> _Aim of the exercise_: Every line of the data is to be transcribed as it stands.

> _Supplied material_:
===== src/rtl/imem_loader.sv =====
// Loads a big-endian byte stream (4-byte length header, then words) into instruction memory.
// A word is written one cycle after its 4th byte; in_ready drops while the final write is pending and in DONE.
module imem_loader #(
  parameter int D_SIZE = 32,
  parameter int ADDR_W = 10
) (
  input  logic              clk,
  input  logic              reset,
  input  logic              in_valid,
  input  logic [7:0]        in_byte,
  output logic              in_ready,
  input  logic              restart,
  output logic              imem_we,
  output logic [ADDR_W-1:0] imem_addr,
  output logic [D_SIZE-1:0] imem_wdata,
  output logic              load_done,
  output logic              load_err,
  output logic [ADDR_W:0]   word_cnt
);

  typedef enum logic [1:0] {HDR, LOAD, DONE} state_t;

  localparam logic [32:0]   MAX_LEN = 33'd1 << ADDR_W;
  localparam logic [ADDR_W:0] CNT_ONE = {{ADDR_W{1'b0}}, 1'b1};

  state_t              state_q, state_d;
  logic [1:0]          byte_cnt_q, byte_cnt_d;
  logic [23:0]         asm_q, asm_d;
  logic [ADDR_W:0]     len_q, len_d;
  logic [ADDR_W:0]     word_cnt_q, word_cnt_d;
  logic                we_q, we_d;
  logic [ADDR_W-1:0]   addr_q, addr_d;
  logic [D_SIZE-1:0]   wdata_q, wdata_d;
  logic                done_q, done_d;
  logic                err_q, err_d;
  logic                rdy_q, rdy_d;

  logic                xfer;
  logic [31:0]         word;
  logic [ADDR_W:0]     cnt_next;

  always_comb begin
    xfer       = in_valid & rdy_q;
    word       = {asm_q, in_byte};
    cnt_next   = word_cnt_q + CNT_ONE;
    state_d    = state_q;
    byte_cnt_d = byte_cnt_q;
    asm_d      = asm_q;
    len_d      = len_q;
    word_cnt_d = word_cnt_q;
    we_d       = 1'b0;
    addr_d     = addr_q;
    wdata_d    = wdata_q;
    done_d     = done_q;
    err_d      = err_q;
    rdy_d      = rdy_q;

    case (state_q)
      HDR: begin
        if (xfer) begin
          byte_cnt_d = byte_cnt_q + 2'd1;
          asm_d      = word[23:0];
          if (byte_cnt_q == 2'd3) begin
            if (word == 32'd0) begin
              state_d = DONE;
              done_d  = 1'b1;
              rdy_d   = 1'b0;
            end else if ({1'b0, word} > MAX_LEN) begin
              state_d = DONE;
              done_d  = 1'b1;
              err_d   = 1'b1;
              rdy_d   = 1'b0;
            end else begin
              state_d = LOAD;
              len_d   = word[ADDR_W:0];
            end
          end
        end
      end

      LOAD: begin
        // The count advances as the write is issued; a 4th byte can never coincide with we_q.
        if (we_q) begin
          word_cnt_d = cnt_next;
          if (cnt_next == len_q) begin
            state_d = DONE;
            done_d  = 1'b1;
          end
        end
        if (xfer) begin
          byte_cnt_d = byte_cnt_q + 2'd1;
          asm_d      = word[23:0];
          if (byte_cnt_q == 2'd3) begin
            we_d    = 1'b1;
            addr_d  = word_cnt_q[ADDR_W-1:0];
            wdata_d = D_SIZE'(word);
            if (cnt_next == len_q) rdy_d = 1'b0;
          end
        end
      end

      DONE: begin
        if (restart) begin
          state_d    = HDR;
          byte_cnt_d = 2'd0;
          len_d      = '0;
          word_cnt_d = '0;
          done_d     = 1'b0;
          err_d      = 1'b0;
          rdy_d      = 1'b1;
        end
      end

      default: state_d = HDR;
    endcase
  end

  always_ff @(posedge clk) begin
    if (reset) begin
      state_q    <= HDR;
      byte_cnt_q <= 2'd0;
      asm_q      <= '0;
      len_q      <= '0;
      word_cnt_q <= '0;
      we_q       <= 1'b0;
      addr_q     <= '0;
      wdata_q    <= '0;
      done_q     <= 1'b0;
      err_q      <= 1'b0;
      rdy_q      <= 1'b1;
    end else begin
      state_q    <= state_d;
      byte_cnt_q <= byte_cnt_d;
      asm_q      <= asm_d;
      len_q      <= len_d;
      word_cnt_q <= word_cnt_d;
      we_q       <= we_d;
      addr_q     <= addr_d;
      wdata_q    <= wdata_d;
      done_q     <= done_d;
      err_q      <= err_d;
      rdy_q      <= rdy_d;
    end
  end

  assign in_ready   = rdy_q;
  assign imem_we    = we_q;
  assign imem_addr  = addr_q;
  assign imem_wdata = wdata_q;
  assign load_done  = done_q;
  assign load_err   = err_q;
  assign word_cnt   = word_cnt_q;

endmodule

> _Exercise response_:
===== src/rtl/imem_loader.sv =====
// Loads a big-endian byte stream (4-byte length header, then words) into instruction memory.
// A word is written one cycle after its 4th byte; in_ready drops while the final write is pending and in DONE.
module imem_loader #(
  parameter int D_SIZE = 32,
  parameter int ADDR_W = 10
) (
  input  logic              clk,
  input  logic              reset,
  input  logic              in_valid,
  input  logic [7:0]        in_byte,
  output logic              in_ready,
  input  logic              restart,
  output logic              imem_we,
  output logic [ADDR_W-1:0] imem_addr,
  output logic [D_SIZE-1:0] imem_wdata,
  output logic              load_done,
  output logic              load_err,
  output logic [ADDR_W:0]   word_cnt
);

  typedef enum logic [1:0] {HDR, LOAD, DONE} state_t;

  localparam logic [32:0]   MAX_LEN = 33'd1 << ADDR_W;
  localparam logic [ADDR_W:0] CNT_ONE = {{ADDR_W{1'b0}}, 1'b1};

  state_t              state_q, state_d;
  logic [1:0]          byte_cnt_q, byte_cnt_d;
  logic [23:0]         asm_q, asm_d;
  logic [ADDR_W:0]     len_q, len_d;
  logic [ADDR_W:0]     word_cnt_q, word_cnt_d;
  logic                we_q, we_d;
  logic [ADDR_W-1:0]   addr_q, addr_d;
  logic [D_SIZE-1:0]   wdata_q, wdata_d;
  logic                done_q, done_d;
  logic                err_q, err_d;
  logic                rdy_q, rdy_d;

  logic                xfer;
  logic [31:0]         word;
  logic [ADDR_W:0]     cnt_next;

  always_comb begin
    xfer       = in_valid & rdy_q;
    word       = {asm_q, in_byte};
    cnt_next   = word_cnt_q + CNT_ONE;
    state_d    = state_q;
    byte_cnt_d = byte_cnt_q;
    asm_d      = asm_q;
    len_d      = len_q;
    word_cnt_d = word_cnt_q;
    we_d       = 1'b0;
    addr_d     = addr_q;
    wdata_d    = wdata_q;
    done_d     = done_q;
    err_d      = err_q;
    rdy_d      = rdy_q;

    case (state_q)
      HDR: begin
        if (xfer) begin
          byte_cnt_d = byte_cnt_q + 2'd1;
          asm_d      = word[23:0];
          if (byte_cnt_q == 2'd3) begin
            if (word == 32'd0) begin
              state_d = DONE;
              done_d  = 1'b1;
              rdy_d   = 1'b0;
            end else if ({1'b0, word} > MAX_LEN) begin
              state_d = DONE;
              done_d  = 1'b1;
              err_d   = 1'b1;
              rdy_d   = 1'b0;
            end else begin
              state_d = LOAD;
              len_d   = word[ADDR_W:0];
            end
          end
        end
      end

      LOAD: begin
        // The count advances as the write is issued; a 4th byte can never coincide with we_q.
        if (we_q) begin
          word_cnt_d = cnt_next;
          if (cnt_next == len_q) begin
            state_d = DONE;
            done_d  = 1'b1;
          end
        end
        if (xfer) begin
          byte_cnt_d = byte_cnt_q + 2'd1;
          asm_d      = word[23:0];
          if (byte_cnt_q == 2'd3) begin
            we_d    = 1'b1;
            addr_d  = word_cnt_q[ADDR_W-1:0];
            wdata_d = D_SIZE'(word);
            if (cnt_next == len_q) rdy_d = 1'b0;
          end
        end
      end

      DONE: begin
        if (restart) begin
          state_d    = HDR;
          byte_cnt_d = 2'd0;
          len_d      = '0;
          word_cnt_d = '0;
          done_d     = 1'b0;
          err_d      = 1'b0;
          rdy_d      = 1'b1;
        end
      end

      default: state_d = HDR;
    endcase
  end

  always_ff @(posedge clk) begin
    if (reset) begin
      state_q    <= HDR;
      byte_cnt_q <= 2'd0;
      asm_q      <= '0;
      len_q      <= '0;
      word_cnt_q <= '0;
      we_q       <= 1'b0;
      addr_q     <= '0;
      wdata_q    <= '0;
      done_q     <= 1'b0;
      err_q      <= 1'b0;
      rdy_q      <= 1'b1;
    end else begin
      state_q    <= state_d;
      byte_cnt_q <= byte_cnt_d;
      asm_q      <= asm_d;
      len_q      <= len_d;
      word_cnt_q <= word_cnt_d;
      we_q       <= we_d;
      addr_q     <= addr_d;
      wdata_q    <= wdata_d;
      done_q     <= done_d;
      err_q      <= err_d;
      rdy_q      <= rdy_d;
    end
  end

  assign in_ready   = rdy_q;
  assign imem_we    = we_q;
  assign imem_addr  = addr_q;
  assign imem_wdata = wdata_q;
  assign load_done  = done_q;
  assign load_err   = err_q;
  assign word_cnt   = word_cnt_q;

endmodule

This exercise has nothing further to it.